Answering the latter briefly: Yes, constancy is important & also the quality of it. This can be compared to every skill really. This is why meditation should be practised also in daily life (which would be sila really).
Moving on with motivation: I believe that a novice needs to start slowly. Once you reap the benefits, i.e., calmness & tranquility, you want to do it more often because of its pleasant nature.
Personally, I use certain "tricks" to make it easier to start meditating:
Depending on your level of motivation set yourself a small goal, say 5 to 10 minutes & try to achieve that. The idea here is thar usually motivation comes by actively doing the very thing you want to do. Setting small goals in your mind will facilitate action.
Oppose in written form and/or in your mind both options, that is, slacking off & meditating. Write for each option the pros and cons, both short-term and long-term. Imagine how farther you could be in, say, a month from now if you'd meditate regularly (both formally and informally). Then, imagine how you'll end up if you slack off/procrastinate. Keep the costs of procrastinating and the short & long term benefits of meditating well in your mind and really focus on them several times a day.

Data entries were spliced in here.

**src/rtl/addr_decode_seq_if.sv**
```systemverilog
// Bus bundle between the SPI address register and the address decoder.
// The master drives chip select, address and strobes; the slave returns the decoded selection.
interface addr_decode_seq_if #(
  parameter int ADDR_W = 7,
  parameter int CH_W   = 3,
  parameter int REG_W  = 3
);
  logic              csb;
  logic [ADDR_W-1:0] addr;
  logic              addr_load;
  logic              incr;
  logic              busy;
  logic              sel_valid;
  logic              out_of_range;
  logic [CH_W-1:0]   ch_sel;
  logic [REG_W-1:0]  reg_sel;

  modport master (
    output csb, addr, addr_load, incr,
    input  busy, sel_valid, out_of_range, ch_sel, reg_sel
  );

  modport slave (
    input  csb, addr, addr_load, incr,
    output busy, sel_valid, out_of_range, ch_sel, reg_sel
  );
endinterface

```
**src/rtl/addr_decode_seq.sv**
```systemverilog
// Readout address to channel/register decoder using an iterative subtract divider with burst increment.
// Optional macro BURST_WRAP_EN: incr past the last register of the last channel wraps to channel 0, register 0.
module addr_decode_seq #(
  parameter int ADDR_W      = 7,
  parameter int BASE_ADDR   = 11,
  parameter int NUM_CH      = 8,
  parameter int REGS_PER_CH = 7,
  parameter int CH_W        = $clog2(NUM_CH),
  parameter int REG_W       = $clog2(REGS_PER_CH + 1)
) (
  input logic              sclk,
  input logic              rstn,
  addr_decode_seq_if.slave bus
);

  typedef enum logic [1:0] {IDLE, DIVIDE, VALID, INVALID} state_t;

  localparam logic [31:0]       BASE_WIDE  = 32'(BASE_ADDR);
  localparam logic [31:0]       LIMIT_WIDE = 32'(BASE_ADDR + NUM_CH * REGS_PER_CH);
  localparam logic [ADDR_W-1:0] REGS_STEP  = ADDR_W'(REGS_PER_CH);
  localparam logic [REG_W-1:0]  LAST_REG   = REG_W'(REGS_PER_CH - 1);
  localparam logic [CH_W-1:0]   LAST_CH    = CH_W'(NUM_CH - 1);
  localparam logic [REG_W-1:0]  REG_NONE   = '1;

  state_t            state_reg, state_next;
  logic [ADDR_W-1:0] rem_reg, rem_next;
  logic [CH_W-1:0]   ch_reg, ch_next;
  logic [REG_W-1:0]  rsel_reg, rsel_next;
  logic              busy_reg, busy_next;
  logic              valid_reg, valid_next;
  logic              oor_reg, oor_next;
  logic [31:0]       addr_wide;

  always_ff @(posedge sclk or negedge rstn) begin
    if (!rstn) begin
      state_reg <= IDLE;
      rem_reg   <= '0;
      ch_reg    <= '0;
      rsel_reg  <= REG_NONE;
      busy_reg  <= 1'b0;
      valid_reg <= 1'b0;
      oor_reg   <= 1'b0;
    end else begin
      state_reg <= state_next;
      rem_reg   <= rem_next;
      ch_reg    <= ch_next;
      rsel_reg  <= rsel_next;
      busy_reg  <= busy_next;
      valid_reg <= valid_next;
      oor_reg   <= oor_next;
    end
  end

  always_comb begin
    state_next = state_reg;
    rem_next   = rem_reg;
    ch_next    = ch_reg;
    rsel_next  = rsel_reg;
    busy_next  = busy_reg;
    valid_next = valid_reg;
    oor_next   = oor_reg;
    addr_wide  = 32'(bus.addr);

    // Deselect dominates everything: the SPI transaction is over.
    if (bus.csb) begin
      state_next = IDLE;
      rem_next   = '0;
      ch_next    = '0;
      rsel_next  = REG_NONE;
      busy_next  = 1'b0;
      valid_next = 1'b0;
      oor_next   = 1'b0;
    end else if (bus.addr_load) begin
      ch_next    = '0;
      rsel_next  = REG_NONE;
      valid_next = 1'b0;
      if (addr_wide < BASE_WIDE || addr_wide >= LIMIT_WIDE) begin
        state_next = INVALID;
        busy_next  = 1'b0;
        oor_next   = 1'b1;
      end else begin
        state_next = DIVIDE;
        rem_next   = ADDR_W'(addr_wide - BASE_WIDE);
        busy_next  = 1'b1;
        oor_next   = 1'b0;
      end
    end else begin
      case (state_reg)
        DIVIDE: begin
          // One subtraction per edge; the quotient accumulates directly in ch_sel.
          if (rem_reg >= REGS_STEP) begin
            rem_next = rem_reg - REGS_STEP;
            ch_next  = ch_reg + CH_W'(1);
          end else begin
            rsel_next  = rem_reg[REG_W-1:0];
            busy_next  = 1'b0;
            valid_next = 1'b1;
            state_next = VALID;
          end
        end
        VALID: begin
          if (bus.incr) begin
            if (rsel_reg < LAST_REG) begin
              rsel_next = rsel_reg + REG_W'(1);
            end else if (ch_reg < LAST_CH) begin
              rsel_next = '0;
              ch_next   = ch_reg + CH_W'(1);
            end else begin
`ifdef BURST_WRAP_EN
              rsel_next = '0;
              ch_next   = '0;
`else
              state_next = INVALID;
              rsel_next  = REG_NONE;
              valid_next = 1'b0;
              oor_next   = 1'b1;
`endif
            end
          end
        end
        default: ;
      endcase
    end
  end

  assign bus.busy         = busy_reg;
  assign bus.sel_valid    = valid_reg;
  assign bus.out_of_range = oor_reg;
  assign bus.ch_sel       = ch_reg;
  assign bus.reg_sel      = rsel_reg;

endmodule

```
**src/flat_wrapper.sv**
```systemverilog
// flat-port wrapper written by rule: the top's interface ports become plain ports
module addr_decode_seq_flat 
#(
  parameter int ADDR_W      = 7,
  parameter int BASE_ADDR   = 11,
  parameter int NUM_CH      = 8,
  parameter int REGS_PER_CH = 7,
  parameter int CH_W        = $clog2(NUM_CH),
  parameter int REG_W       = $clog2(REGS_PER_CH + 1)
)
  (sclk, rstn, bus_csb, bus_addr, bus_addr_load, bus_incr, bus_busy, bus_sel_valid, bus_out_of_range, bus_ch_sel, bus_reg_sel);
  addr_decode_seq_if #(.ADDR_W(ADDR_W), .CH_W(CH_W), .REG_W(REG_W)) bus_i ();
  input logic sclk;
  input logic rstn;
  input wire logic [$bits(bus_i.csb)-1:0] bus_csb;
  input wire logic [$bits(bus_i.addr)-1:0] bus_addr;
  input wire logic [$bits(bus_i.addr_load)-1:0] bus_addr_load;
  input wire logic [$bits(bus_i.incr)-1:0] bus_incr;
  output wire logic [$bits(bus_i.busy)-1:0] bus_busy;
  output wire logic [$bits(bus_i.sel_valid)-1:0] bus_sel_valid;
  output wire logic [$bits(bus_i.out_of_range)-1:0] bus_out_of_range;
  output wire logic [$bits(bus_i.ch_sel)-1:0] bus_ch_sel;
  output wire logic [$bits(bus_i.reg_sel)-1:0] bus_reg_sel;
  assign bus_i.csb = bus_csb;
  assign bus_i.addr = bus_addr;
  assign bus_i.addr_load = bus_addr_load;
  assign bus_i.incr = bus_incr;
  assign bus_busy = bus_i.busy;
  assign bus_sel_valid = bus_i.sel_valid;
  assign bus_out_of_range = bus_i.out_of_range;
  assign bus_ch_sel = bus_i.ch_sel;
  assign bus_reg_sel = bus_i.reg_sel;
  addr_decode_seq #(.ADDR_W(ADDR_W), .BASE_ADDR(BASE_ADDR), .NUM_CH(NUM_CH), .REGS_PER_CH(REGS_PER_CH), .CH_W(CH_W), .REG_W(REG_W)) u_core (.sclk(sclk), .rstn(rstn), .bus(bus_i));
endmodule
```
**config.mk**
```make
export PLATFORM = sky130hd
export DESIGN_NAME = addr_decode_seq_flat
export DESIGN_NICKNAME = d
export VERILOG_FILES = /design/src/rtl/addr_decode_seq_if.sv /design/src/rtl/addr_decode_seq.sv /design/src/flat_wrapper.sv
export SDC_FILE = /design/constraint.sdc
export NUM_CORES = 1
export LEC_CHECK = 0
export CELL_PAD_IN_SITES_DETAIL_PLACEMENT = 1
export CELL_PAD_IN_SITES_GLOBAL_PLACEMENT = 2
export CORE_MARGIN = 1
export CORE_UTILIZATION = 32
export DETAILED_ROUTE_END_ITERATION = 10
export PLACE_DENSITY_LB_ADDON = 0.1
export SLEW_MARGIN = 40
export SYNTH_ARGS = -nofsm -noshare
export SYNTH_HDL_FRONTEND = slang
export SYNTH_SLANG_ARGS = --single-unit
export TNS_END_PERCENT = 50
```
**constraint.sdc**
```tcl
create_clock -name sclk -period 2.13 [get_ports sclk]
set_input_delay 0.213 -clock sclk [delete_from_list [all_inputs] [get_ports sclk]]
set_output_delay 0.213 -clock sclk [all_outputs]
set_load 0.01 [all_outputs]
```
==> metrics.csv <==
stage;metric;value;unit
route;drt first pass iters;4;
floorplan;Initial Util;33.3;%
sta;clock skew;0.00438;ns
floorplan;Rows;23;
synthesis;Syn. warnings;0;
global_route;first-pass GRT wire length;6.26;mm
global_route;largest net degree at the start of global routing;20;
synthesis;Synth Instances;143;
synthesis;area share of the largest cell type after synthesis;28.2;%
route;DRC;0;
cells_and_area;fraction of layout cells with a size suffix above 1;18.9;%
worst_setup_path;CP max-delay cell;dfrtp_1;
worst_setup_path;critical path class;register to register;
worst_setup_path;Worst Setup End Kind;register;
floorplan;die height;66.5;µm
synthesis;Synth Cell Area;0.00133;mm²
cells_and_area;max reg flops;7;
global_route;initial antenna violation count;0;
sta;Slew headroom;73.4;%
route;drt total wl;3.90;mm
sta;Fin Setup TNS;0;ns
run;max-cap viol count;0;
clocking;clk sinks;18;
floorplan;core region area;0.00400;mm²
synthesis;Main synth FF type;dfrtp_1;
clocking;CTS tree;yes;
global_route;vias in the first global route;1216;
place;PortBufs;20;
worst_setup_path;Worst EP arrival;2.12;ns
sta;Max Freq;0.508;GHz
clocking;TritonCTS Buffers;3;
run_status;status;complete, no violations;
worst_setup_path;CP max FO;5;
worst_setup_path;reg-to-reg slack, setup;0.16;ns
cells_and_area;Area Overhead vs Synth;28.8;%
hold_path;worst hold-check path type;input port to asynchronous set/reset pin;
floorplan;total die area;0.00442;mm²
sta;final setup fails;0;
sta;Final Hold Viols;0;
worst_setup_path;slowest stage delay, CP;0.39;ns
sta;Tcrit/Tclk final;92.4;%
synthesis;FF+latch count, synth;18;
floorplan;die width;66.5;µm
global_route;total track usage;19.4;%
clocking;Worst-path clk slew;0.08;ns
clocking;Post-CTS Setup Bufs;0;
route;ANT nets after route;0;
sta;Worst Tran Pin Value;0.399;ns
cells_and_area;Antenna diodes;0;
route;initial drt markers;38;
worst_setup_path;Req. time, crit path;2.28;ns
worst_setup_path;crit start category;register;
clocking;Root Driver;clkbuf_8;
synthesis;cell accounting for the most synthesized area;dfrtp_1;
synthesis;Syn Nets;161;
sta;Max Slew Vio Count;0;
sta;hold slack;0.287;ns
place;DPL Wire Length;3.01;mm
synthesis;synth cell count leaders;dfrtp_1 (15), nor2_1 (15), a21oi_1 (9), a211oi_1 (8), nand2_1 (8);
clocking;CTS resizes;0;
sta;unrepaired setup endpoints after global routing;no;
cells_and_area;nets;194;
power_and_ir_drop;leakage power;0.728;nW
synthesis;syn_area_per_cell;9.31;µm²
clocking;Skew-Pair Late Insertion Delay;0.26;ns
synthesis;Synth area leaders;dfrtp_1 (28%), dfstp_2 (5.9%), ha_1 (5.6%);
floorplan;IO Pins;21;
clocking;# hold bufs at CTS;0;
clocking;H-tree lvl count;1;
power_and_ir_drop;areal power density over the cells;592;mW/mm²
synthesis;sequential area share after synthesis;34.1;%
power_and_ir_drop;Worst VDD drop;208;µV
route;drt wl/cell;17.3;µm
worst_setup_path;worst-path cell chain;ha_1 > a211oi_2 > a21boi_2 > mux2i_1 > mux2_2;
sta;clock period minus worst slack;1.97;ns
route;Via Count;1211;
synthesis;Post-synth EDFFs;0;
route;vias per cell;5.38;
global_route;total gr overflow;0;
clocking;Bufs on Longest Clock Path;2;
place;routability cong.;0.893;
synthesis;post-synthesis cell type count;44;
synthesis;Post-synth ARST share;100;%
## through the flow
step	total power [mW]	setup slack, ns	cell area [µm²]	utilization, %	std cells
floorplan	0.608	0.224	1330	-	143
global placement	0.747	0.141	1670	41.7	221
detailed placement	0.758	-0.0903	1670	41.7	221
CTS	1.02	0.143	1710	42.9	225
global route	1.06	0.0224	1710	42.9	225
finish	1.01	0.162	1710	42.9	225
## final timing paths
| path | from | endpoint | depth (start not counted) |
|---|---|---|---|
| hold / removal | rstn | u_core.state_reg[1] | 2 |
| min in group sclk | u_core.bus.reg_sel[0] | u_core.bus.reg_sel[0] | 2 |
| setup reg to reg | u_core.rem_reg[0] | u_core.rem_reg[1] | 5 |
| setup / recovery | u_core.rem_reg[0] | u_core.rem_reg[1] | 5 |
| hold reg to reg | u_core.bus.reg_sel[0] | u_core.bus.reg_sel[0] | 2 |
| max in group asynchronous | rstn | u_core.bus.reg_sel[1] | 2 |
## cell usage in the layout, fill, tap and decap left out, drive strengths merged, types with 3 or more instances in the layout
cell type	Yosys	final
clkdlybuf4s50	0	20
nor2	16	16
dfrtp	15	15
buf	2	14
a21oi	9	9
nand2	9	9
a211oi	9	9
mux2i	6	6
o21ai	6	6
ha	6	6
inv	5	5
xnor2	5	5
xor2	5	5
nand3	5	5
mux2	5	5
clkbuf	4	4
and3	3	3
nor2b	3	3
dfstp	3	3
a21boi	3	3
## worst max-delay path: cells and delay by family, from the launching register on
kind	cells	cell delay, ns
fa+ha+maj	1	0.27
compound gates	2	0.53
flops	1	0.39
mux	2	0.67
## cell families after synthesis
kind of cell	Yosys count	share of synthesized area, %
AO/OA/AOI/OAI	40	23.0
XOR/XNOR	10	6.58
adder cells (fa/ha/maj)	6	5.64
buffers and inverters	11	3.66
flip-flops	18	34.1
multiplexers	11	9.02
AND/OR/NAND/NOR	47	18.0
## where the power goes
| part | switching (mW) | internal, mW |
|---|---|---|
| combinational | 0.169 | 0.168 |
| sequential | 0.0386 | 0.374 |
| clock | 0.132 | 0.133 |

Know your WHY. What is the reason you want to meditate? What's in for you? This is strongly connected to number 2.
If you, for example are usually practising mindfulness with breathing, I'd suggest to maybe change the meditation (at least in the beginning of the meditation)
Discursive meditations can be easier at the beginning than breath awareness because the breath is a rather neutral object, whereas loving-kindness (or any other thinking meditation) is more stimulating because you don't force the unruly & stubborn mind to be quite; instead you let the mind think, but in a disciplined and organized way.
- Realise that conditions must not be the way you want them to, meaning: You can still take actions even if you feel no motivation. This is uncomfortable, but remind yourself that you can stand the uncomfort & that it's worth standing it (because you have a goal in mind).
With that said, there is feeling-based motivation and value-based motivation. The former can be quite strong, but it's dependent on you being motivated. Unfortunately, motivation often comes by doing something. If you can accept this grim reality, you will be better off, and not fall prey to your current frame of mind.